United Neighborhood Organization
- Formation: 1984; 42 years ago
- Location: Chicago, United States;

= United Neighborhood Organization =

Non-profit organization in Chicago

The United Neighborhood Organization (UNO) is a non-profit organization in Chicago, Illinois. UNO's mission is to lead the transformation of the Hispanic community toward an educated, powerful and prosperous citizenry by engaging and challenging it to redefine its potential and its legacy in metropolitan Chicago and the United States.

== History of UNO ==
In 1984, UNO began as a grassroots effort between community groups and churches to fulfill the developmental needs of the Hispanic community in Chicago. UNO believes in the potential to transform entire neighborhoods therefore giving families a better chance at achieving the American dream. UNO focuses on three principles: improving education, promoting citizenship and cultivating leaders, all to ensure the economic advancement for generations of Hispanics. In 1998, UNO founded the UNO Charter School Network (UCSN), a network of 16 charter schools (13 elementary schools and 3 high schools) with over 8,000 students. Additionally, UNO provides two professional development programs Metropolitan Leadership Institute (MLI) and the Corporate Leadership Institute (CLI), to galvanize action among working Hispanic professionals interested in leadership roles in the public, private, and corporate sectors.

In later years, UNO expanded its scope of services to promote health and wellness in the community through a 5k race known as the Carrera de los Muertos/Race of the Dead, which in 2014 had over 5,700 participants. UNO also expanded to provide jobs to members of the community through the UNO Janitorial and Maintenance Service (UNO JaMS), which is a social enterprise offering full maintenance and cleaning services.

== Educational Services (K-12) ==
The UNO Charter School Network (UCSN) was founded in 1998 when UNO recognized the need to bolster public education in Chicago as a way to effect positive change in predominantly Hispanic communities. The first school, Octavio Paz Elementary was in Pilsen, Chicago and has since grown to 13 K-8 elementary schools and 3 high schools. UCSN's vision is to develop a diverse group of intellectually curious and passionate civic leaders who act with integrity and who compete and excel, locally, nationally, and globally.

State funding for the organization was cut off in April 2013 by Illinois governor Pat Quinn's administration after a possible conflict in interest by a high-ranking UNO executive, but was restored six weeks later after the organization pledged to avoid future conflicts of interest. In July 2015, "the Chicago City Council's Latino Caucus called for the resignation of Richard Rodriguez, a former Daley administration official who oversees the schools." noting that Richard Rodriguez is the lone remaining member of the original UNO board, which was forced to split after being investigated by the Securities and Exchange Commission and the Cook County State's Attorney's Office

In 2013 employees at UCSN unionized, joining the Chicago Alliance of Charter School Teachers and Staff (Chicago ACTS).

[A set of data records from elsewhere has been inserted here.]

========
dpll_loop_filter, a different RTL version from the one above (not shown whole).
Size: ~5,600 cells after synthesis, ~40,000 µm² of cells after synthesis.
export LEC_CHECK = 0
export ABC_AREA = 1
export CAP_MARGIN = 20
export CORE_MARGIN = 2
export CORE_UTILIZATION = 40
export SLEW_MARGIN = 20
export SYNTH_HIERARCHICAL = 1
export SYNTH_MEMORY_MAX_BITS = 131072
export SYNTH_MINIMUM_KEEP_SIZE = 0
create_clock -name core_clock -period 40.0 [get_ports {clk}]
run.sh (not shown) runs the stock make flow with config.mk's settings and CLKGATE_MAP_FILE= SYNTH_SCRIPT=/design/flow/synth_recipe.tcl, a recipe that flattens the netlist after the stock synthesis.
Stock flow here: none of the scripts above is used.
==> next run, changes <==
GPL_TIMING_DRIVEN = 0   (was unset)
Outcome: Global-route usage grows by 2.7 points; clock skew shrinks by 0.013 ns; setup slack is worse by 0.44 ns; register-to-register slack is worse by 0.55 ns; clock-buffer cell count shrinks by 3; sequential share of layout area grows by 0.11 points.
Source: an optimization exercise on an open RTL-to-GDS flow (aim: small area, a short achievable clock period and few clock cycles per item). Production flows keep margins and buffers that such runs may drop.
The RTL was checked by simulation tests, not by an equivalence proof against the original design.

===== config.mk =====
export PLATFORM = sky130hd
export DESIGN_NAME = pdec_unit
export DESIGN_NICKNAME = pdec_unit
export VERILOG_FILES = /design/flow/design.v
export SDC_FILE = /design/flow/constraint.sdc
export NUM_CORES = 4
export LEC_CHECK = 0
export ABC_AREA = 1
export CAP_MARGIN = 20
export CORE_MARGIN = 2
export CORE_UTILIZATION = 50
export PLACE_DENSITY = 0.65
export SLEW_MARGIN = 20

===== run.sh =====
#!/bin/bash
# synth_recipe.tcl (not shown) runs the flow's synth.tcl, then flattens the netlist and writes it again
# the make line also repeats each setting of config.mk as NAME=value (left out here)
make -C /OpenROAD-flow-scripts/flow DESIGN_CONFIG=/design/flow/config.mk WORK_HOME=/design/flow/orfs CLKGATE_MAP_FILE= SYNTH_SCRIPT=/design/flow/synth_recipe.tcl finish

===== constraint.sdc =====
create_clock -name core_clock -period 30.0 [get_ports {clk}]
set_input_delay 6.0000 -clock core_clock [delete_from_list [all_inputs] [get_ports {clk}]]
set_output_delay 6.0000 -clock core_clock [all_outputs]
set_load 0.01 [all_outputs]
This is an optimization exercise on Yosys and OpenROAD, whose aim is small area, a short achievable clock period and few clock cycles per item, not a production implementation.
At most, simulation tests tie the RTL to the original design; equivalence was not proved.
Only the layout flow was run in run 7; the RTL was not checked for function there.
No activity file was given, so power comes from the tool's default toggle rates.

[design.v]
module mx_quant (
    input  wire        clk,
    input  wire        rst,
    input  wire        in_valid,
    output wire        in_ready,
    input  wire [31:0] in_data,
    input  wire [15:0] in_rand,
    input  wire [3:0]  in_fmt,
    input  wire [1:0]  in_rmode,
    output wire        out_valid,
    input  wire        out_ready,
    output wire [7:0]  out_elem,
    output wire [7:0]  out_scale,
    output wire        out_last
);
    localparam [2:0] F_E4M3 = 3'd0;
    localparam [2:0] F_E5M2 = 3'd1;
    localparam [2:0] F_E3M2 = 3'd2;
    localparam [2:0] F_E2M3 = 3'd3;
    localparam [2:0] F_E2M1 = 3'd4;
    localparam [2:0] F_INT8 = 3'd5;
    localparam [1:0] RM_RTZ  = 2'd1;
    localparam [1:0] RM_STOC = 2'd2;
    localparam integer NS = 33;      
    localparam integer W = 47;
    reg  [W*NS-1:0] ring;
    wire [W-1:0] st0  = ring[W-1:0];
    wire [W-1:0] st31 = ring[W*31 +: W];
    wire [W-1:0] st32 = ring[W*32 +: W];
    function [7:0] dec_e;
        input [W-1:0] v;
        dec_e = (v[29:22] == 8'hFF) ? 8'h00 : v[29:22];
    endfunction
    function [22:0] dec_f;
        input [W-1:0] v;
        dec_f = {v[21:0], (v[29:22] == 8'hFF) || ((v[29:22] != 8'h00) && v[31])};
    endfunction
    reg  [5:0] head_n;    
    reg  [5:0] fill_n;    
    reg  [5:0] hpos;      
    reg  [5:0] tpos;      
    reg        s0_new;    
    reg        s0_first;  
    reg        s0_spec;   
    reg        rdy;       
    reg        wfree;     
    wire       empty;
    wire       fill_full = (fill_n == 6'd32);
    wire       xfer      = fill_full && (head_n == 6'd0);
    wire       blk_ok    = (head_n != 6'd0) || fill_full;
    wire [5:0] fill_eff  = xfer ? 6'd0 : fill_n;
    wire [5:0] head_eff  = xfer ? 6'd32 : head_n;
    reg        r32_v, p2_v, out_v, q1_v;
    wire       out_fire = out_v && out_ready;
    wire [2:0] fl       = {2'd0, r32_v} + {2'd0, p2_v} + {2'd0, out_v} + {2'd0, q1_v};
    wire       credit   = (fl < 3'd3) || ((fl == 3'd3) && out_fire);
    wire       issue    = credit && !empty && (hpos == 6'd31) && blk_ok;
    assign in_ready = rdy;
    wire       ins      = in_valid && rdy;
    reg  [5:0] cnt;       
    wire [5:0] cnt_inc = cnt + 6'd1;
    wire [5:0] cnt_dec = cnt - 6'd1;
    wire c0  = (cnt == 6'd0);
    assign empty = c0;
    wire c1  = (cnt == 6'd1);
    wire c32 = (cnt == 6'd32);
    wire c33 = (cnt == 6'd33);
    wire tp_wrap = (tpos == 6'd32);
    wire n_tp0   = ins || tp_wrap;
    wire n_empty = ins ? 1'b0 : (issue ? c1 : c0);
    wire n_full  = (ins && !issue) ? c32 : (ins || !issue) ? c33 : 1'b0;
    wire n_f32   = ins ? (fill_eff == 6'd31) : (fill_full && !xfer);
    wire n_h0    = xfer ? 1'b0 : issue ? (head_n == 6'd1) : (head_n == 6'd0);
    wire n_free  = (n_empty || n_tp0) && !n_full;
    wire n_rdy   = n_free && (!n_f32 || n_h0);
    reg [3:0]  fill_fmt_raw;     
    reg [1:0]  fill_rm;
    wire       in_ezero = (in_data[30:23] == 8'h00);
    wire       in_stoch = ((fill_eff == 6'd0) ? in_rmode : fill_rm) == RM_STOC;
    wire [W-1:0] in_enc = {in_rand[15:1], in_stoch ? in_rand[0] : in_data[0], in_data[31],
                           in_data[30:23] | {8{in_ezero & in_data[0]}}, in_data[22:1]};
    always @(posedge clk) begin
        ring <= {ring[W*(NS-1)-1:0], wfree ? in_enc : st32};
    end
    always @(posedge clk) begin
        if (rst) begin
            head_n <= 6'd0;
            fill_n <= 6'd0;
            cnt    <= 6'd0;
            s0_new <= 1'b0;
            rdy    <= 1'b1;
            wfree  <= 1'b1;
        end else begin
            head_n <= issue ? head_eff - 6'd1 : head_eff;
            fill_n <= ins ? fill_eff + 6'd1 : fill_eff;
            s0_new <= ins;
            rdy    <= n_rdy;
            wfree  <= n_free;
            case ({ins, issue})
                2'b10:   cnt <= cnt_inc;
                2'b01:   cnt <= cnt_dec;
                default: cnt <= cnt;
            endcase
        end
        s0_first <= (fill_eff == 6'd0);
        s0_spec  <= (in_data[30:23] == 8'hFF);
        tpos <= (ins || tp_wrap) ? 6'd0 : tpos + 6'd1;
        if (empty)
            hpos <= 6'd0;
        else if (issue)
            hpos <= 6'd31;
        else
            hpos <= (hpos == 6'd32) ? 6'd0 : hpos + 6'd1;
    end
    reg [7:0]  acc_max;
    reg [4:0]  acc_lp;      
    reg        acc_nz;      
    reg        acc_spec;
    function [2:0] fmt_code;
        input [3:0] f;
        case (f)
            4'h5:    fmt_code = F_E5M2;
            4'h6:    fmt_code = F_E3M2;
            4'h7:    fmt_code = F_E2M3;
            4'h8:    fmt_code = F_E2M1;
            4'hC:    fmt_code = F_INT8;
            default: fmt_code = F_E4M3;
        endcase
    endfunction
    always @(posedge clk) begin
        if (wfree && (fill_eff == 6'd0)) begin
            fill_fmt_raw <= in_fmt;
            fill_rm      <= in_rmode;
        end
    end
    wire [2:0]  fill_fmt = fmt_code(fill_fmt_raw);
    wire [7:0]  s0_e = dec_e(st0);
    wire [22:0] s0_f = dec_f(st0);
    wire [4:0]  s0_lp = lead_pos(s0_f);
    wire        s0_nz = (s0_f != 23'd0);
    reg  [7:0]  acc_max_n;
    reg  [4:0]  acc_lp_n;
    reg         acc_nz_n;
    reg         acc_spec_n;
    always @(*) begin
        acc_max_n  = acc_max;
        acc_lp_n   = acc_lp;
        acc_nz_n   = acc_nz;
        acc_spec_n = acc_spec;
        if (s0_new) begin
            if (s0_first) begin
                acc_max_n  = s0_e;
                acc_lp_n   = s0_lp;
                acc_nz_n   = s0_nz;
                acc_spec_n = s0_spec;
            end else begin
                acc_max_n  = (s0_e > acc_max) ? s0_e : acc_max;
                acc_lp_n   = (s0_lp > acc_lp) ? s0_lp : acc_lp;
                acc_nz_n   = acc_nz | s0_nz;
                acc_spec_n = acc_spec | s0_spec;
            end
        end
    end
    always @(posedge clk) begin
        acc_max  <= acc_max_n;
        acc_lp   <= acc_lp_n;
        acc_nz   <= acc_nz_n;
        acc_spec <= acc_spec_n;
    end
    function [4:0] lead_pos;
        input [22:0] f;
        integer i;
        begin
            lead_pos = 5'd0;
            for (i = 0; i < 23; i = i + 1)
                if (f[i])
                    lead_pos = i[4:0];
        end
    endfunction
    function [4:0] f_emax;
        input [2:0] c;
        case (c)
            F_E5M2:  f_emax = 5'd15;
            F_E3M2:  f_emax = 5'd4;
            F_E2M3:  f_emax = 5'd2;
            F_E2M1:  f_emax = 5'd2;
            F_INT8:  f_emax = 5'd0;
            default: f_emax = 5'd8;
        endcase
    endfunction
    function signed [9:0] f_emin;
        input [2:0] c;
        case (c)
            F_E5M2:  f_emin = -10'sd14;
            F_E3M2:  f_emin = -10'sd2;
            F_E2M3:  f_emin = 10'sd0;
            F_E2M1:  f_emin = 10'sd0;
            F_INT8:  f_emin = 10'sd0;
            default: f_emin = -10'sd6;
        endcase
    endfunction
    function [2:0] f_mbits;
        input [2:0] c;
        case (c)
            F_E5M2:  f_mbits = 3'd2;
            F_E3M2:  f_mbits = 3'd2;
            F_E2M3:  f_mbits = 3'd3;
            F_E2M1:  f_mbits = 3'd1;
            F_INT8:  f_mbits = 3'd6;
            default: f_mbits = 3'd3;
        endcase
    endfunction
    function [6:0] f_maxcode;
        input [2:0] c;
        case (c)
            F_E5M2:  f_maxcode = 7'h7B;
            F_E3M2:  f_maxcode = 7'h1F;
            F_E2M3:  f_maxcode = 7'h1F;
            F_E2M1:  f_maxcode = 7'h07;
            F_INT8:  f_maxcode = 7'h7F;
            default: f_maxcode = 7'h7E;
        endcase
    endfunction
    wire        [4:0] c_emax = f_emax(fill_fmt);
    wire signed [9:0] c_emin = f_emin(fill_fmt);
    wire        [4:0] c_r0   = 5'd23 - {2'd0, f_mbits(fill_fmt)};
    wire        nz_zero = (acc_max_n == 8'd0) && !acc_nz_n;
    wire signed [9:0] nz_eb  = (acc_max_n != 8'd0) ? $signed({2'b00, acc_max_n})
                                                   : $signed({5'd0, acc_lp_n}) - 10'sd22;
    wire signed [9:0] nz_se  = nz_eb - $signed({5'd0, c_emax});       
    wire              nz_low = nz_se < 10'sd0;
    wire        [7:0] nz_scale = nz_low ? 8'h00 : nz_se[7:0];
    wire signed [9:0] nz_kb  = nz_low ? c_emin : nz_se + c_emin;        
    reg        [7:0] h_scale;    
    reg signed [9:0] h_kb;       
    reg        [2:0] h_fmt;
    reg        [1:0] h_rm;
    reg              h_zero;     
    always @(posedge clk) begin
        if (xfer) begin
            h_scale <= acc_spec_n ? 8'hFF : nz_zero ? 8'h00 : nz_scale;
            h_kb    <= nz_kb;
            h_fmt   <= fill_fmt;
            h_rm    <= fill_rm;
            h_zero  <= acc_spec_n || nz_zero;
        end
    end
    wire [7:0]  a_e = dec_e(st31);
    wire [22:0] a_f = dec_f(st31);
    wire [23:0] a_m = {a_e != 8'd0, a_f};
    reg  [4:0]  a_lz;      
    reg  [5:0]  a_tz;      
    integer k;
    always @(*) begin
        a_lz = 5'd31;
        for (k = 0; k < 23; k = k + 1)
            if (a_f[k])
                a_lz = 5'd22 - k[4:0];
        a_tz = 6'd63;
        for (k = 23; k >= 0; k = k - 1)
            if (a_m[k])
                a_tz = k[5:0];
    end
    reg [4:0] x_lz;
    reg [5:0] x_tz;
    reg       x_last;
    always @(posedge clk) begin
        x_lz   <= a_lz;
        x_tz   <= a_tz;
        x_last <= (head_n == 6'd1);
        if (rst)
            r32_v <= 1'b0;
        else
            r32_v <= issue;
    end
    wire        b_s    = st32[30];
    wire [7:0]  b_e    = dec_e(st32);
    wire [22:0] b_f    = dec_f(st32);
    wire [15:0] b_r    = st32[46:31];
    wire        b_norm = (b_e != 8'd0);
    wire [23:0] b_m    = {b_norm, b_f};
    wire [2:0]  b_mb   = f_mbits(h_fmt);
    wire [4:0]  b_r0   = 5'd23 - {2'd0, b_mb};
    wire signed [9:0]  b_eb = b_norm ? $signed({2'b00, b_e}) : -$signed({5'd0, x_lz});
    wire signed [10:0] b_t  = $signed({b_eb[9], b_eb}) - $signed({h_kb[9], h_kb});
    wire               b_tp = !b_t[10] && (b_t != 11'sd0);
    wire signed [10:0] b_D  = $signed({h_kb[9], h_kb}) + $signed({6'd0, b_r0}) -
                              $signed({3'd0, b_e[7:1], b_e[0] | !b_norm});
    wire        [5:0]  b_L  = b_norm ? 6'd0 : {1'b0, x_lz} + 6'd1;
    wire signed [6:0]  b_F  = $signed({2'b00, b_r0}) - $signed({1'b0, b_L});
    wire        [5:0]  b_Dc = (b_D[10:6] != 5'd0) ? 6'd63 : b_D[5:0];
    wire        [5:0]  b_R  = b_tp ? b_F[5:0] : b_Dc;
    wire [39:0] b_w    = {b_m, 16'd0} >> b_R;
    wire [7:0]  b_n    = b_w[23:16];
    wire [15:0] b_d    = b_w[15:0];
    wire        b_rbit = b_w[15];
    wire        b_sticky = ({1'b0, x_tz} + 7'd2) <= {1'b0, b_R};
    reg b_ru;
    always @(*) begin
        case (h_rm)
            RM_RTZ:  b_ru = 1'b0;
            RM_STOC: b_ru = (b_d > b_r);
            default: b_ru = b_rbit & (b_sticky | b_n[0]);
        endcase
    end
    wire [4:0] b_ebias = b_tp ? b_t[4:0] : 5'd0;
    wire [7:0] b_pre   = ({3'd0, b_ebias} << b_mb) + b_n;
    reg        p2_last, p2_s, p2_ru, p2_zero;
    reg [6:0]  p2_pre;
    reg [2:0]  p2_fmt;
    reg [7:0]  p2_scale;
    wire p2_mv = p2_v && (!q1_v || out_fire);    
    wire p2_en = !p2_v || p2_mv;
    always @(posedge clk) begin
        if (rst)
            p2_v <= 1'b0;
        else if (p2_en)
            p2_v <= r32_v;
        if (p2_en) begin
            p2_last  <= x_last;
            p2_s     <= b_s;
            p2_ru    <= b_ru;
            p2_pre   <= b_pre[6:0];
            p2_fmt   <= h_fmt;
            p2_zero  <= h_zero;
            p2_scale <= h_scale;
        end
    end
    wire [7:0]  c_code = {1'b0, p2_pre} + {7'd0, p2_ru};
    wire [6:0]  c_max  = f_maxcode(p2_fmt);
    wire [6:0]  c_fp   = (c_code > {1'b0, c_max}) ? c_max : c_code[6:0];
    wire [7:0]  c_mag  = (c_code[7] && !p2_s) ? 8'd127 : c_code;    
    wire [7:0]  c_neg  = 8'd0 - c_mag;
    reg [7:0] c_elem;
    always @(*) begin
        if (p2_zero)
            c_elem = 8'h00;
        else begin
            case (p2_fmt)
                F_INT8:         c_elem = p2_s ? c_neg : c_mag;
                F_E3M2, F_E2M3: c_elem = {2'b00, p2_s, c_fp[4:0]};
                F_E2M1:         c_elem = {4'b0000, p2_s, c_fp[2:0]};
                default:        c_elem = {p2_s, c_fp[6:0]};
            endcase
        end
    end
    wire [16:0] c_ent = {p2_last, p2_scale, c_elem};
    reg [16:0] o_ent, q1_ent;
    always @(posedge clk) begin
        if (rst) begin
            out_v <= 1'b0;
            q1_v  <= 1'b0;
        end else begin
            if (!out_v || out_fire)
                out_v <= q1_v || p2_mv;
            if (q1_v)
                q1_v <= !out_fire || p2_mv;
            else
                q1_v <= out_v && !out_fire && p2_mv;
        end
        if (!out_v || out_fire)
            o_ent <= q1_v ? q1_ent : c_ent;
        if (q1_v ? out_fire : (out_v && !out_fire))
            q1_ent <= c_ent;
    end
    assign out_valid = out_v;
    assign out_elem  = o_ent[7:0];
    assign out_scale = o_ent[15:8];
    assign out_last  = o_ent[16];
endmodule
Context: an optimization exercise on an open-source flow, tuned for small area and a short achievable clock period. The choices shown serve that exercise and are no tape-out recipe. RTL that was checked went through simulation tests only; none was proved equivalent to the original.

==> flow/design.v (excerpt) <==
module cte_fma (
    input  wire        clk,
    input  wire        rst,        
    input  wire        in_valid,
    input  wire        in_neg,     
    input  wire [31:0] in_a,
    input  wire [31:0] in_b,
    input  wire [31:0] in_c,
    output reg         out_valid,
    output reg  [31:0] out_r
);
==> flow/config.mk <==
export PLATFORM = sky130hd
export DESIGN_NAME = cte_fma
export DESIGN_NICKNAME = cte_fma
export VERILOG_FILES = /design/flow/design.v
export SDC_FILE = /design/flow/constraint.sdc
export NUM_CORES = 4
export LEC_CHECK = 0
export CAP_MARGIN = 20
export CORE_MARGIN = 2
export CORE_UTILIZATION = 55
export CTS_CLUSTER_DIAMETER = 100
export CTS_CLUSTER_SIZE = 24
export PLACE_DENSITY = 0.7
export SLEW_MARGIN = 20
==> flow/constraint.sdc <==
create_clock -name core_clock -period 22.0 [get_ports {clk}]
set_input_delay 4.4000 -clock core_clock [delete_from_list [all_inputs] [get_ports {clk}]]
set_output_delay 4.4000 -clock core_clock [all_outputs]
set_load 0.01 [all_outputs]
standard.sh (not shown) runs the stock make flow with config.mk's settings and CLKGATE_MAP_FILE= SYNTH_SCRIPT=/design/flow/synth_recipe.tcl, a recipe that flattens the netlist after the stock synthesis.
==> flow/flow/run.sh <==
#!/bin/bash
# The standard layout (standard.sh: the standard synthesis, then ORFS to
# finish) with two settings changed:
#  - the port buffers that buffer_ports adds are plain buffers (buf.txt)
#    instead of the delay cell it picks by default.
set -euo pipefail
D="$(cd "$(dirname "$0")" && pwd)"
MARGIN=$(cat "$D/margin.txt")
BUF=$(cat "$D/buf.txt")
bash standard.sh SETUP_SLACK_MARGIN="$MARGIN" \
    BUFFER_PORTS_ARGS="-buffer_cell $BUF" finish > standard_flow.log 2>&1
==> flow/flow/buf.txt <==
sky130_fd_sc_hd__buf_1
==> flow/flow/margin.txt <==
16.6
Change:
==> flow/flow/buf.txt (replaced) <==
sky130_fd_sc_hd__buf_2
==> flow/flow/margin.txt (replaced) <==
16.55
Settings changed: CORE_UTILIZATION 55 to 62, CTS_CLUSTER_SIZE 24 to 20, PLACE_DENSITY 0.7 to 0.75.
The new run completed with no timing, DRC or antenna violations; final area stays flat; die area went down by roughly a tenth; clock-buffer cell count went up by 2; worst setup slack improves by 31 ps.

List of UNO Charter Schools:
- Maj Hector P. Garcia MD High School (Archer Heights) Of its class of 2012, 20% were undocumented immigrants
- UNO – PFC Omar E.Torres Campus
- UNO – SPC Daniel Zizumbo Campus
- UNO – Carlos Fuentes Elementary School
- UNO – Officer Donald J. Marquez Elementary School
- UNO – Soccer Academy Elementary School
- UNO – Bartolome de Las Casas Elementary School
- UNO – Esmeralda Santiago Elementary School
- UNO – Rufino Tamayo Elementary School
- UNO – Sandra Cisneros Elementary School
- UNO – Octavio Paz Elementary School
- UNO – Soccer Academy High School
- UNO – Rogers Park Elementary School
- UNO – Rogers Park High School
- UNO – Galewood Elementary School
- UNO – Brighton Park Elementary School

== Professional Development Programs ==
The United Neighborhood Organization (UNO) created the Metropolitan Leadership Institute (MLI) to build public leadership within the Hispanic population of metropolitan Chicago. The organization has built a legacy of close to 400 leaders that today serve as public officials, educators, entrepreneurs, and that sit in the corporate boardrooms of some of the largest corporations in Chicago. Additionally, UNO launched the Corporate Leadership Institute (CLI) in 2015, a program aimed at developing the next generation of Chicago Latino leaders who will gain a deeper understanding of what it takes to succeed and play a vital role in the business community. UNO's CLI program is specifically designed for individuals with 5–15 years of experience in roles of increasing responsibility.

== Health and Wellness Initiatives ==
The Carrera de los Muertos 5k (Spanish for "Race of the Dead") was created in 2007 by joining community vibrancy and the tradition of the Day of the Dead/Día de los Muertos revelry with UNO’s commitment to family wellness and active lifestyles. Since its creation, the 5k race has grown to over 5,700 participants running through the streets of Pilsen, Chicago. The race usually occurs on 31 October.